Of course, the MeMo isn’t available yet, while the Thrive is available for purchase today. If you’re looking for a tablet right away that has a 7 inch screen, a high resolution display, and doesn’t require any warranty-voiding actions in order to run the Android Market, the Thrive 7 is one of your best bets… for now.

  • Bob

    Since the raison d’etre for the unit is the 1280×800 screen, can you provide some small-text snapshots of its screen vs the Nook Tablet?

    I have trouble reading PDFs on a Nook because the (portrait) width is too narrow for fixed layout docs (PDFs mainly), and landscape is also too limiting height-wise. I’m curious if the 1280×800 resolution will provide increased legibility to help offset the small width, or if I need to go to a larger tab size for e-reading.

    • http://www.liliputing.com Brad Linder

      It will vary from program to program, but because of the way Android handles graphics, you won’t necessarily see more text on the screen — it will just be sharper. 

      For instance, when I fired up the Dolphin HD web browser on the NOOK Tablet and Thrive 7 at the same, time, the NOOK actually showed more of the page for some reason which I assume has to do with default zoom levels.

      If you do try to view high-resolution items on the tablet, you might find that the text is too tiny to read comfortably. For instance, I tried reading some comic books on the Thrive 7 and on the HP TouchPad with a 9.7 inch, 1024 x 768 pixel screen. I found the experience of reading full pages of comics much more pleasant on the TouchPad. 

      • Bob

        Yes, I realize the text would be the same size, given same size screen. But I would like to see if ‘shaper’ equates to ‘more legible’, hence the request for side-by-side screen capture comparison.

        My main use is reading mainly PDFs, preferably in portrait mode (like a book). With a PDF reader like EZ-PDF, I can crop the sides, but legibility is marginal, forcing landscape use, which has its own down side. A 7″ is easier to be held one-handed, so I’m hoping that the increased res will help with legibility.
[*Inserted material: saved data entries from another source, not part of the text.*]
==> ./design.v <==
module Spartan6_DSP48A1_DUT(A, B, D, C, CLK, CARRYIN, 
OPMODE, BCIN, RSTA, RSTB, RSTM, RSTP, RSTC, RSTD, RSTCARRYIN, RSTOPMODE, 
CEA, CEB, CEM, CEP, CEC, CED, CECARRYIN, CEOPMODE, PCIN,
BCOUT, PCOUT, P, M, CARRYOUT, CARRYOUTF);
parameter A0REG = 0;
parameter A1REG = 1;
parameter B0REG = 0;
parameter B1REG = 1;
parameter CREG = 1;
parameter DREG = 1;
parameter MREG = 1;
parameter PREG = 1;
parameter CARRYINREG = 1;
parameter CARRYOUTREG = 1;
parameter OPMODEREG = 1;
parameter CARRYINSEL = "OPMODE5";
parameter B_INPUT = "DIRECT";
parameter RSTTYPE = "SYNC";
input [17:0] A, B, D;
input [47:0] C;
input CLK, CARRYIN;
input [7:0] OPMODE;
input [17:0] BCIN;
input RSTA, RSTB, RSTM, RSTP, RSTC, RSTD, RSTCARRYIN, RSTOPMODE;
input CEA, CEB, CEM, CEP, CEC, CED, CECARRYIN, CEOPMODE;
input [47:0] PCIN;
output [17:0] BCOUT;
output [47:0] PCOUT, P;
output [35:0] M;
output CARRYOUT, CARRYOUTF;
reg [17:0] A0_REG, A1_REG, B0_REG, B1_REG, D_REG;
wire [17:0] mux_A0_out, mux_A1_out, mux_B0_out, mux_B1_out, mux_D_out, Pre_Adder_out, mux_Pre_Adder_out;
reg [17:0] B_input_out;
reg [47:0] C_REG;
wire [47:0] mux_C_out, D_A_B_Concatenation;
reg [7:0] OPMODE_REG;
wire [7:0] mux_OPMODE_out;
reg [35:0] M_REG;
wire [35:0] multiplier_out, mux_multiplier_out;
reg [47:0] mux_X_out, mux_Z_out;
wire Post_Adder_CIN;
reg mux_CARRYINSEL_out, CYI_REG, CYO_REG;
wire [47:0] Post_Adder_out;
reg [47:0] P_REG;
wire Post_Adder_CO;
generate
	if (RSTTYPE == "SYNC") begin
		always @(posedge CLK) begin
			if (RSTA) begin
				A0_REG <= 0;
				A1_REG <=0;
			end
			else if (CEA) begin
				A0_REG <= A;
				A1_REG <= mux_A0_out;
			end
		end
		always @(posedge CLK) begin
			if (RSTB) begin
				B0_REG <= 0;
				B1_REG <=0;
			end
			else if (CEB) begin
				B0_REG <= B_input_out;
				B1_REG <= mux_Pre_Adder_out;
			end
		end
		always @(posedge CLK) begin
			if (RSTC) begin
				C_REG <= 0;
			end
			else if (CEC) begin
				C_REG <= C;
			end
		end
		always @(posedge CLK) begin
			if (RSTD) begin
				D_REG <= 0;
			end
			else if (CEC) begin
				D_REG <= D;
			end
		end
		always @(posedge CLK) begin
			if (RSTOPMODE) begin
				OPMODE_REG <= 0;
			end
			else if (CEOPMODE) begin
				OPMODE_REG <= OPMODE;
			end
		end
		always @(posedge CLK) begin
			if (RSTC) begin
				C_REG <= 0;
			end
			else if (CEC) begin
				C_REG <= C;
			end
		end
		always @(posedge CLK) begin
			if (RSTM) begin
				M_REG <= 0;
			end
			else if (CEM) begin
				M_REG <= multiplier_out;
			end
		end
		always @(posedge CLK) begin
			if (RSTCARRYIN) begin
				CYI_REG <= 0;
				CYO_REG <= 0;
			end
			else if (CECARRYIN) begin
				CYI_REG <= mux_CARRYINSEL_out;
				CYO_REG <= Post_Adder_CO;
			end
		end
		always @(posedge CLK) begin
			if (RSTP) begin
				P_REG <= 0;
			end
			else if (CEP) begin
				P_REG <= Post_Adder_out;
			end
		end
	end
	else if (RSTTYPE == "ASYNC") begin
		always @(posedge CLK or posedge RSTA) begin
			if (RSTA) begin
				A0_REG <= 0;
				A1_REG <=0;
			end
			else if (CEA) begin
				A0_REG <= A;
				A1_REG <= mux_A0_out;
			end
		end
		always @(posedge CLK or posedge RSTB) begin
			if (RSTB) begin
				B0_REG <= 0;
				B1_REG <=0;
			end
			else if (CEB) begin
				B0_REG <= B_input_out;
				B1_REG <= mux_Pre_Adder_out;
			end
		end
		always @(posedge CLK or posedge RSTC) begin
			if (RSTC) begin
				C_REG <= 0;
			end
			else if (CEC) begin
				C_REG <= C;
			end
		end
		always @(posedge CLK or posedge RSTD) begin
			if (RSTD) begin
				D_REG <= 0;
			end
			else if (CEC) begin
				D_REG <= D;
			end
		end
		always @(posedge CLK or posedge RSTOPMODE) begin
			if (RSTOPMODE) begin
				OPMODE_REG <= 0;
			end
			else if (CEOPMODE) begin
				OPMODE_REG <= OPMODE;
			end
		end
		always @(posedge CLK or posedge RSTC) begin
			if (RSTC) begin
				C_REG <= 0;
			end
			else if (CEC) begin
				C_REG <= C;
			end
		end
		always @(posedge CLK or posedge RSTM) begin
			if (RSTM) begin
				M_REG <= 0;
			end
			else if (CEM) begin
				M_REG <= multiplier_out;
			end
		end
		always @(posedge CLK or posedge RSTCARRYIN) begin
			if (RSTCARRYIN) begin
				CYI_REG <= 0;
				CYO_REG <= 0;
			end
			else if (CECARRYIN) begin
				CYI_REG <= mux_CARRYINSEL_out;
				CYO_REG <= Post_Adder_CO;
			end
		end
		always @(posedge CLK or posedge RSTP) begin
			if (RSTP) begin
				P_REG <= 0;
			end
			else if (CEP) begin
				P_REG <= Post_Adder_out;
			end
		end
	end
endgenerate
assign mux_A0_out = (A0REG)? A0_REG : A;
assign mux_A1_out = (A1REG)? A1_REG : mux_A0_out;
assign mux_C_out = (CREG)? C_REG : C;
assign mux_D_out = (DREG)? D_REG : D;
always @(*) begin
	if (B_INPUT == "DIRECT") begin
		B_input_out = B;
	end
	else if (B_INPUT == "CASCADE") begin
		B_input_out = BCIN;
	end
	else begin
		B_input_out = 0;
	end
end
assign mux_B0_out = (B0REG)? B0_REG : B_input_out;
assign mux_B1_out = (B1REG)? B1_REG : mux_Pre_Adder_out;
assign Pre_Adder_out = (mux_OPMODE_out[6])? (mux_D_out - mux_B0_out) : (mux_D_out + mux_B0_out);
assign mux_Pre_Adder_out = (mux_OPMODE_out[4])? Pre_Adder_out : mux_B0_out;
assign mux_OPMODE_out = (OPMODEREG)? OPMODE_REG : OPMODE;
assign BCOUT = mux_B1_out;
assign D_A_B_Concatenation = {mux_D_out,mux_A1_out,mux_B1_out};
assign multiplier_out = mux_B1_out * mux_A1_out;
assign mux_multiplier_out = (MREG)? M_REG : multiplier_out;
assign M = ~(~mux_multiplier_out);
always @(*) begin
	case(mux_OPMODE_out[1:0])
	    0: mux_X_out = 0;
	    1: mux_X_out = mux_multiplier_out;
	    2: mux_X_out = P;   
	    3: mux_X_out = D_A_B_Concatenation;
	endcase
end
always @(*) begin
	case(mux_OPMODE_out[3:2])
	    0: mux_Z_out = 0;
	    1: mux_Z_out = PCIN;
	    2: mux_Z_out = P;   
	    3: mux_Z_out = mux_C_out;
	endcase
end
always @(*) begin
	if (CARRYINSEL == "OPMODE5") begin
		mux_CARRYINSEL_out = mux_OPMODE_out[5];
	end
	else if (CARRYINSEL == "CARRYIN") begin
		mux_CARRYINSEL_out = CARRYIN;
	end
	else begin
		mux_CARRYINSEL_out = 0;
	end
end
assign Post_Adder_CIN = (CARRYINREG)? CYI_REG : mux_CARRYINSEL_out;
assign {Post_Adder_CO , Post_Adder_out} = (mux_OPMODE_out[7])? (mux_Z_out - (mux_X_out + Post_Adder_CIN)) : (mux_Z_out + mux_X_out + Post_Adder_CIN);
assign P = (PREG)? P_REG : Post_Adder_out;
assign PCOUT = P;
assign CARRYOUT = (CARRYOUTREG)? CYO_REG : Post_Adder_CO;
assign CARRYOUTF = CARRYOUT;
endmodule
        Yes, my preferred aspect is 4:3, like the printed page’s 8.5×11. Unfortunately, most Android tabs use 16:10, and Win8 reportedly will use 16:9 (1366×768). 

  • Anonymous

    GPS?

    • http://www.liliputing.com Brad Linder

      Yup, it has GPS, but I didn’t really test it extensively. 

  • Anonymous

    Gyeh.  I had originally considered trading my GalTab7+ in for a Thrive 7.  The extra ports, better cameras, sharper screen, and better processor compatibility (the Exynos is a better proc than the Tegra 2, but some programs just don’t support it) were attractive.  The rancid battery life is a killer though.  The Thrive 7 does have GPS, right?  GPS on non-cell mobile devices isn’t as awesome as a connected device, but some of the solutions using offline mapping are making leaps and bounds now.